Introduction
The ever-growing energy demand with the increasing population and rise in the economy has led to a rapid increase in the total energy demand globally.1,2 More than 80 % of the energy supplies come from carbon-rich non-renewable energy sources in the current situation.3 Battery technologies are being established rapidly due to its increasing demand in portable devices, stationary frameworks, and electric vehicles.4,5 Among present various battery technologies, Lead-Acid (PbA), Nickel-Metal Hydride (NiMH), Nickel-Cadmium (NiCd) and Lithium-ion (Li-ion) are the major chemistries towards different applications due to their specific characteristics related to energy density, power density, durability, and economic feasibility.6–8 Even though the growing popularity of Li-ion and NiMH batteries, the demand for PbA batteries grows proportionately due to their ease in availability, manufacturing, maintenance, reliability, recycling and cost.9 Lead acid battery demand is higher in large-scale applications such as renewable energy storage system, e.g., wind and solar technologies despite having lower energy density (< 50 Wh/kg). Lead acid battery market share is the largest for stationary energy storage system due to the development of innovative grid with Ca and Ti additives and electrodes with functioning carbon, Ga2O3 and Bi2O3 additives.10,11In the current scenario, leak-proof and maintenance-free Sealed Lead Acid batteries (SLAs) are used in multiple applications such as motorcycles, ATVs, home alarm systems, toys, backup systems, workout equipment and generators.12–14
Temperature plays a key role in the battery operation as it affects the cycle life, performance, and available capacity. The PbA battery system are designed to perform optimally at ambient temperature (25 °C) for performance, capacity and cyclability. However, they degrade faster when operated at higher than ambient conditions leading to shorter cycle life due to the degradation of electrode and grid materials.6 The oxidation and reduction rates increase significantly at both Pb anode and PbO2 cathode, leading to higher discharge capacity at elevated temperatures.7,12 Besides having a deleterious impact on the cycle life at elevated temperatures, several other impacts include self-discharge reactions, loss of electrolyte, active material shedding, grid corrosion, and loss of mechanical strength of the positive electrode (PbO2).15–17Shedding or loss of positive active mass particles into the electrolyte could also increase corrosion and macro defects on the lugs of the negative electrode.16,17 While operating at lower temperature, low electrolyte conductivity and active material results in reduced available capacity.6 To reduce the corrosion or degradation rate of the PbA battery, limiting the internal temperature to < 60 °C could minimize the electrolyte vaporization.18 The cell internal pressure should be in acceptable range for long term optimum performances. However, it was reported that charging efficiency and cyclability were improved under high internal pressure with the favorable crystal structure of the electrodes.16 Performance evaluation of the batteries at elevated temperatures and near-freezing temperature is critical for using these batteries for outdoor energy storage applications in hot and cold conditions.6
The adverse effect of temperature also includes reduced discharge capacity, increased internal resistance and self-discharge with increased duration at extreme temperatures. Typical PbA batteries undergo many charge/discharge cycles during their life time.10 Hence it is necessary to understand the complete cycling behavior of PbA battery in various operating conditions, including incomplete charging, slow discharging, extreme conditions such as temperature fluctuations, and vibrations that cause degradation of internal components leading to failure of the battery.

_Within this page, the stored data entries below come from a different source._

==> flow/run.sh <==
#!/bin/bash
# OpenROAD 26Q1-2900-gdf79404cd8, Yosys 0.63+post, stock flow scripts
make -C /OpenROAD-flow-scripts/flow DESIGN_CONFIG=/design/flow/config.mk WORK_HOME=/design/flow/orfs finish
==> flow/design.v <==
`timescale 100ps / 1ps
module mem_256x32 (
			output [31:0] dout,  
			input [31:0] din,  
			input [7:0] addr,  
			input rw,  
			input en,  
			input rstz,  
			input clk,  
			inout dvdd,  
			inout dgnd  
			);
reg [31:0] register [0:255];
integer i;
wire write_en;
assign write_en = en & !rw;
wire read_en;
assign read_en = en & rw;
always @(posedge clk) begin: set_memory_registers
	if (!rstz) begin 
		for (i = 0; i < 256; i=i+1) begin
			register[i] <= 1'b0;
		end
	end
	else if (write_en) begin  
		register[addr] <= din;
	end	
end
assign dout = read_en ? register[addr] : 32'b0;  
endmodule
==> flow/config.mk <==
export PLATFORM = sky130hd
export DESIGN_NAME = mem_256x32
export DESIGN_NICKNAME = mem_256x32
export VERILOG_FILES = /design/flow/design.v
export SDC_FILE = /design/flow/constraint.sdc
export NUM_CORES = 4
export LEC_CHECK = 1
export CORE_UTILIZATION = 50
export SYNTH_MEMORY_MAX_BITS = 65536
==> flow/constraint.sdc <==
current_design mem_256x32

set clk_period 56.9
set clk_io_pct 0.2

create_clock -name clk0 -period $clk_period [get_ports {clk}]

set non_clock_inputs [all_inputs -no_clocks]
set_input_delay [expr $clk_period * $clk_io_pct] -clock clk0 $non_clock_inputs
set_output_delay [expr $clk_period * $clk_io_pct] -clock clk0 [all_outputs]
==> out/summary.log <==
qor: placement.port_buffers 75
qor: logic_synthesis.syn_area 373000 µm²
qor: power_and_ir_drop.switchingPower 3.08 mW
qor: placement.pre_cts_ws 25760 ps
qor: power_and_ir_drop.cell_pwr_density 31.8 nW/µm²
qor: final_timing.finalWorstSetupSlack 25820 ps
qor: finish.fillCellCount 56200
qor: floorplanning.die_w 865 µm
qor: worst_setup_path.crit_path_dat 19700 ps
qor: route.drt-total-wl 1160 mm
qor: logic_synthesis.synth_warn 1
qor: floorplanning.fp.coreArea 741000 µm²
qor: clock_network.cts_setup_buffers 0
qor: route.detail_route.first_pass.iterations 6
qor: logic_synthesis.synth-seq-cells 8192
qor: final_timing.final-setup-viol-count 0
qor: worst_setup_path.crit_cells 15
qor: logic_synthesis.synth.distinct_cells 55
qor: finish.share_of_post_route_cells_with_drive_strength_above_1 16.3%
qor: floorplanning.design.die.area 749000 µm²
qor: run.cap_viol_max_count 0
qor: worst_setup_path.timing.critical_path.max_delay_family buffers and inverters
qor: clock_network.cts-buffers-inserted 857
qor: power_and_ir_drop.power_report.internal_total 10.1 mW
qor: worst_hold_path.holdPathStages 2
qor: worst_setup_path.startpoint_type primary input
qor: power_and_ir_drop.power.share.clock 39.7%
qor: power_and_ir_drop.comb_power_share 7.2%
qor: grt.grt.overflow.total 0
qor: logic_synthesis.ys_cells 25300
qor: worst_hold_path.hold_path_class primary input to flip-flop
qor: final_timing.untimed_endpoints 2
qor: worst_setup_path.worst_ep_required_time 45520 ps
qor: floorplanning.io_pins 78
qor: logic_synthesis.synth_seq_share 66.0%
qor: placement.globalplace.congestion 0.939
qor: grt.grt_first_pass_wirelength 1630 mm
qor: final_timing.worstMarginPinSlew 1260 ps
qor: power_and_ir_drop.p_leak 146 nW
qor: power_and_ir_drop.max-vdd-ir-drop 0.0000390 V
qor: final_timing.max_slew_margin 13.9%
qor: worst_setup_path.timing.critical_path.mode_cell buf_4
qor: grt.initial_antenna_violation_count 65
qor: logic_synthesis.synth-area-yosys 373000 µm²
qor: status.status completed
qor: final_timing.fin_crit_sh 54.6%
qor: finish.top_register register
qor: floorplanning.fp-row-count 316
qor: finish.fin_util 55.9%
qor: run.tool_warnings 33
qor: floorplanning.die_height 865 µm
qor: worst_setup_path.timing.critical_path.fanout_max 50
qor: worst_setup_path.cp_cell_sequence buf_16, buf_4, buf_4, buf_12, buf_4, buf_4, buf_4, buf_4, mux4_2, a22oi_1, nand4_1, nor4_2, o22a_1, nand4_1, clkdlybuf4s50_1
qor: final_timing.whs 10690 ps
qor: finish.design_area 414000 µm²
qor: route.dr.first_iter.drc_count 13200
qor: clock_network.postCtsHoldBufs 0
qor: finish.flow.area_growth_from_synthesis 11.2%
qor: finish.largest_register_ffs 8192
qor: clock_network.tritoncts_clock_tree built
qor: clock_network.clock_tree.root_cell clkbuf_16
qor: grt.largest_net_degree_at_the_start_of_global_routing 121
qor: finish.top_regs register: 8192 flops
qor: logic_synthesis.async_reset_ff_share 0%
qor: worst_setup_path.cpPeakStageDelay 880 ps
qor: route.vias_per_cell 5.85
qor: logic_synthesis.postSynthAreaPerCell 14.7 µm²
qor: route.wire_per_inst 32.6 µm
qor: final_timing.unrepaired_setup_endpoints_after_global_routing no
qor: clock_network.clock_h_tree_levels 6
qor: route.postRouteAntennaNets 0
qor: clock_network.max-clock-path-buffers 4
qor: route.route.detailed.drc 0
qor: final_timing.finalHoldViolations 0
qor: final_timing.slew_viol_final 0
qor: logic_synthesis.synthCells 25300
qor: clock_network.cts_repair_resize_count 0
qor: final_timing.achievable-frequency 32.2 MHz
qor: placement.post-dp-hpwl 677 mm
qor: logic_synthesis.synth-edff-count 8192
qor: route.detailroute.via_count 208000
qor: worst_setup_path.timing.critical_path.slowest_stage_cell nor4_2
qor: worst_setup_path.end_kind primary output
qor: final_timing.fin_tns_setup 0 ps
qor: clock_network.clkSinkCount 8192
qor: worst_setup_path.critical_path_class primary input to primary output
qor: power_and_ir_drop.swShare 23.4%
qor: final_timing.min_period 31080 ps
qor: worst_setup_path.critical_path_buf_inv_count 9
qor: logic_synthesis.flip_flop_cell_with_the_highest_count_after_synthesis edfxtp_1
qor: clock_network.clk_pin_slew_worst_paths 60 ps
qor: placement.placed_area 388000 µm²
qor: floorplanning.floorplan.initialDensity 50.3%
qor: power_and_ir_drop.share_seq_of_total_power 53.1%
qor: grt.groute.usage.overall 34.4%
qor: grt.number_of_global_route_vias_before_repair 217000
### ./run.sh
#!/bin/bash
# OpenROAD 26Q1-2900-gdf79404cd8, Yosys 0.63+post, stock flow scripts
make -C /OpenROAD-flow-scripts/flow DESIGN_CONFIG=/design/flow/config.mk WORK_HOME=/design/flow/orfs finish
### ./config.mk
export PLATFORM = sky130hd
export DESIGN_NAME = INSTRFetch
export DESIGN_NICKNAME = INSTRFetch
export VERILOG_FILES = /design/flow/design.v
export SDC_FILE = /design/flow/constraint.sdc
export NUM_CORES = 4
export LEC_CHECK = 1
export CORE_UTILIZATION = 40
### ./constraint.sdc
current_design INSTRFetch

set clk_period 181.9
set clk_io_pct 0.2

create_clock -name clk0 -period $clk_period [get_ports {clk}]

set non_clock_inputs [all_inputs -no_clocks]
set_input_delay [expr $clk_period * $clk_io_pct] -clock clk0 $non_clock_inputs
set_output_delay [expr $clk_period * $clk_io_pct] -clock clk0 [all_outputs]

In this work, a systematic study was conducted to analyze the 2V/5Ah Enersys® Cyclon sealed lead-acid (SLA) cells cycled at -10, 0, 25 and 40 °C, to minimize the experimentation duration as these conditions are practical for vehicles used or stored in frozen tundra and arid desert climates. To evaluate these condition, electrochemical impedance spectroscopy (EIS) was carried out to evaluate internal resistance (ohmic and charge transfer) to explain the degradation mechanism of the battery. Further, electrode materials were extracted post cycling analysis for morphology characterization using X-ray diffraction (XRD), and Energy-dispersive X-ray spectroscopy analysis (EDX). SLA batteries were observed to degrade faster at higher temperatures (25 and 40°C). However, the degradation is minimal at lower temperatures (0 and -10 °C) due to less active material and slower kinetics. The impedance values, x-axis intercept of Nyquist plot was observed to increase with cycling at all the temperatures.